Alternative service arrangements

  1. Conscientious objectors accepted for alternative service are assigned for 36 months to an “alternative service training centre” within a “correctional facility”. In effect they are still sent to prison, with only their nominal status distinguishing them and their work from convicts. It has been argued that the service is thus in its very nature punitive (3).
  2. In the communication already quoted, the Special Rapporteurs express concerns aboutthe nature of the alternative service:

“As indicated by the Human Rights Committee, the alternative service must be a real service to the community and compatible with respect for human rights. While it is not contested that service in penitentiaries, detention centers, [etc] constitutes work of real service to the community, we express certain concerns relating to the exclusive emphasis on places of detention. In particular because many conscientious objectors might be transferred from a situation of incarceration to a situation where they perform service in prisons. Furthermore, despite draft article 17 (2) 1 excluding activities which require the use of arms or weapons, activities which entail the use of force against other individuals is not excluded. [In its reply dated 12th February 2020, the State answered this by reference to Article 16.2.] We note that in order to ensure that alternative service is of real service to the community and ensure the dignity of alternative service members, alternative service should take into consideration the competencies and preferences of the alternative service member.”

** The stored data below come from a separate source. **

Context: an optimization exercise on an open-source flow, tuned for small area. The choices shown serve that exercise and are no tape-out recipe. Only simulation tests tie the RTL to the original design; equivalence was not proved. The clock port is modelled as an ideal driver, which makes a skipped or thinned clock tree look cheaper than it is; a real chip needs a root buffer or a tree. Power and IR drop assume default switching activity.

the reference run:
==> flow/design.v <==
`timescale 1ns / 1ps
module DisplayModule(
    input clk,
    input rst,
    input buttonU,
    input buttonL,
    input buttonR,
    input buttonD,
    input sw0,
    input sw1,
    output [3:0] an,
    output [6:0] sev_seg,
    output dp
    );
    reg p2, m3a, m3b;
    always @(posedge clk) begin
        p2  <= ~(rst | p2);
        m3a <= ~(rst | m3a | m3b);
        m3b <= ~rst & m3a;
    end
    reg [4:0] m23;
    wire m23_ph22 = ((m23 & 5'h16) == 5'h14);
    always @(posedge clk)
        if (rst | m23_ph22) m23 <= 5'h0;
        else m23 <= {~m23[3:0], m23[4] ^ m23[1]};
    reg [9:0] m547;
    wire m547_ph546 = ((m547 & 10'h37a) == 10'h368);
    wire m547_ph2 = ((m547 & 10'h26d) == 10'h228);
    always @(posedge clk)
        if (rst | m547_ph546) m547 <= 10'h2ee;
        else m547 <= {~m547[8:0], ~m547[9] ^ m547[6]};
    reg [11:0] m2731;
    wire m2731_ph2730 = ((m2731 & 12'hd9b) == 12'h513);
    always @(posedge clk)
        if (rst | m2731_ph2730) m2731 <= 12'h4b;
        else m2731 <= {~m2731[10:0], m2731[11] ^ m2731[10]};
    reg [14:0] sec;
    wire sec_low = (sec[13:0] == 14'h1555);
    wire sec_zero = sec_low & sec[14];
    always @(posedge clk)
        if (rst) sec <= 15'h5555;
        else sec <= {~sec[13:0], sec[14] ^ sec[13] ^ sec_low};
    wire k2mod6 = m3b & ~p2;
    wire e240 = k2mod6 & m23_ph22;
    wire e30  = ~p2 & m547_ph546;
    wire p30  = p2 & m547_ph2;
    wire e2   = k2mod6 & m2731_ph2730;
    wire div0 = sec_zero;
    wire [3:0] b = {buttonU, buttonL, buttonR, buttonD};
    reg [3:0] s0, s1, ed;
    always @(posedge clk) begin
        if (rst) s0 <= 4'b0;
        else if (e30) s0 <= b;
    end
    always @(posedge clk) begin
        if (e30) begin
            s1 <= s0; ed <= s0 & ~s1;
        end
    end
    wire [3:0] pulse = p30 ? ed : 4'b0;
    reg [1:0] swd;
    always @(posedge clk) begin
        if (rst) swd <= 2'b0;
        else swd <= {swd[0], sw0 | sw1};
    end
    wire load = (|pulse) | swd[1];
    function [4:0] fwd(input [4:0] j); fwd = {j[3:0], ~j[4]}; endfunction
    function [4:0] bwd(input [4:0] j); bwd = {~j[0], j[4:1]}; endfunction
    reg [4:0] j0, j1, j2, j3;    
    wire z0 = ~j0[4] & ~j0[0], z1 = ~j1[4] & ~j1[0], z2 = ~j2[4] & ~j2[0], z3 = ~j3[4] & ~j3[0];
    wire qz = z0 & z1 & z2 & z3;
    wire swr = sw0 | sw1;
    wire K = rst | (load & swr);               
    wire A = load & ~swr & ~rst;               
    wire sU = pulse[3] & ~pulse[2] & ~pulse[1] & ~pulse[0];
    wire sL = ~pulse[3] & pulse[2] & ~pulse[1] & ~pulse[0];
    wire sR = ~pulse[3] & ~pulse[2] & pulse[1] & ~pulse[0];
    wire sD = ~pulse[3] & ~pulse[2] & ~pulse[1] & pulse[0];
    wire t9 = j1[4] & ~j1[3], t_ge2 = j1[1] | j1[4], t_ge5 = j1[4];
    wire c1 = (sU & t9) | (sL & t_ge2) | (sD & t_ge5);
    wire h9 = j2[4] & ~j2[3], h8 = j2[3] & ~j2[2], h_ge8 = j2[4] & ~j2[2], h_ge5 = j2[4], h4 = j2[3] & ~j2[4];
    wire c2 = (sU & c1 & h9) | (sL & (h9 | (h8 & c1))) | (sR & h_ge8) | (sD & (h_ge5 | (h4 & c1)));
    wire sat = c2 & j3[4] & ~j3[3];
    wire As = A & ~sat;
    wire N = A & sat;                          
    wire M0 = div0 & ~qz & ~load & ~rst;       
    wire M1 = M0 & z0, M2 = M1 & z1, M3 = M2 & z2;
    wire U1 = As & sU, L1 = As & sL, D1 = As & sD;
    wire H1 = As & ((sU & c1) | (sL & ~c1)), H2 = As & ((sL & c1) | sR);
    wire H5 = As & sD & ~c1, H6 = As & sD & c1;
    wire T1 = As & c2;
    wire K5 = load & sw1 & ~sw0 & ~rst, K1 = load & sw0 & ~sw1 & ~rst;
    wire k0 = ~(K | N | M0);
    wire k1 = ~(K | N | M1 | U1 | L1 | D1);
    wire k2 = ~(K | N | M2 | H1 | H2 | H5 | H6);
    wire k3 = ~(K | M3 | T1);
    wire [4:0] nine = 5'b10000;
    always @(posedge clk) begin
        j0 <= ({5{k0}} & j0) | ({5{N}} & nine) | ({5{M0}} & bwd(j0)) | {5{K5}};
        j1 <= ({5{k1}} & j1) | ({5{N}} & nine) | ({5{M1}} & bwd(j1)) | ({5{U1}} & fwd(j1))
            | ({5{L1}} & bwd(bwd(j1))) | ({5{D1}} & ~j1) | {4'b0, K1};
        j2 <= ({5{k2}} & j2) | ({5{N}} & nine) | ({5{M2}} & bwd(j2)) | ({5{H1}} & fwd(j2))
            | ({5{H2}} & fwd(fwd(j2))) | ({5{H5}} & ~j2) | ({5{H6}} & fwd(~j2)) | {3'b0, K5, K5};
        j3 <= ({5{k3}} & j3) | ({5{M3}} & bwd(j3)) | ({5{T1}} & fwd(j3));
    end
    reg started;
    reg [1:0] g;
    reg [4:0] dig;
    wire sel0 = e240 & g[1] & ~g[0], sel1 = e240 & ~g[1] & ~g[0];
    wire sel2 = e240 & ~g[1] & g[0],  sel3 = e240 & g[1] & g[0];
    wire keep = ~e240 & ~rst;
    always @(posedge clk) begin
        if (rst) begin
            started <= 1'b0; g <= 2'b10;
        end else if (e240) begin
            started <= 1'b1; g <= {g[0], ~g[1]};
        end
        dig <= ({5{sel0 & ~rst}} & j0) | ({5{sel1 & ~rst}} & j1) | ({5{sel2 & ~rst}} & j2)
             | ({5{sel3 & ~rst}} & j3) | ({5{keep}} & dig) | {rst, rst, 3'b0};
    end
    assign dp = started;
    assign an[0] = started & (g[1] | g[0]);
    assign an[1] = started & (g[1] | ~g[0]);
    assign an[2] = started & ~(g[1] & g[0]);
    assign an[3] = started & ~(g[1] & ~g[0]);
    wire [4:0] j = dig;
    wire [6:0] hx;
    assign hx[0] = (~j[1] & j[2]) | (~j[1] & ~j[4]);
    assign hx[1] = (~j[1] & j[2]) | (j[0] & ~j[3]);
    assign hx[2] = (~j[3] & j[4]) | (j[0] & ~j[1]) | (~j[1] & j[2]) | (j[0] & j[2]);
    assign hx[3] = (~j[3] & j[4]) | (j[0] & ~j[1]) | (~j[1] & j[2]) | (j[3] & ~j[4]);
    assign hx[4] = j[1] & ~j[2];
    assign hx[5] = j[1] & j[4];
    assign hx[6] = (j[0] & ~j[1]) | (j[3] & ~j[4]);
    reg blink;
    always @(posedge clk) begin
        if (rst) blink <= 1'b0;
        else if (e2) blink <= qz & ~blink;
    end
    wire odd0 = (~j0[3] & j0[4]) | (j0[0] & ~j0[1]) | (~j0[1] & j0[2]) | (j0[0] & j0[4]) | (j0[2] & ~j0[3]);
    wire flash = odd0 & ~j2[1] & ~j2[4] & z3 & ~load;
    assign sev_seg = hx | {7{flash | blink}};
endmodule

  1. We therefore suggest that Article 17 be amended, for example in the following way:
    “(1) Alternative service members shall perform services in the public interest. These services shall not entail the use or management of weapons or the use of force, or that would otherwise be contrary to international human rights law. (2) In the assessment of the placement of alternative service members, including the agency and post of the service member, the competencies and preferences of the alternative service member shall be taken into consideration. (3) Agencies which may receive alternative servicemen shall be designated by Presidential Decree”
  2. They note also that the duration f alternative service, twice that of military service, is also punitive. “There does not seem to be any objective justification [for this discrepancy] To be compatible with the Covenant, any unequal treatment on the basis of belief must be based on objective grounds, and be necessary and proportionate. The failure to provide such a justification is not only contrary to Article 26 of the Covenant, but also considered a punitive measure in violation of Article 18 (1).” (4)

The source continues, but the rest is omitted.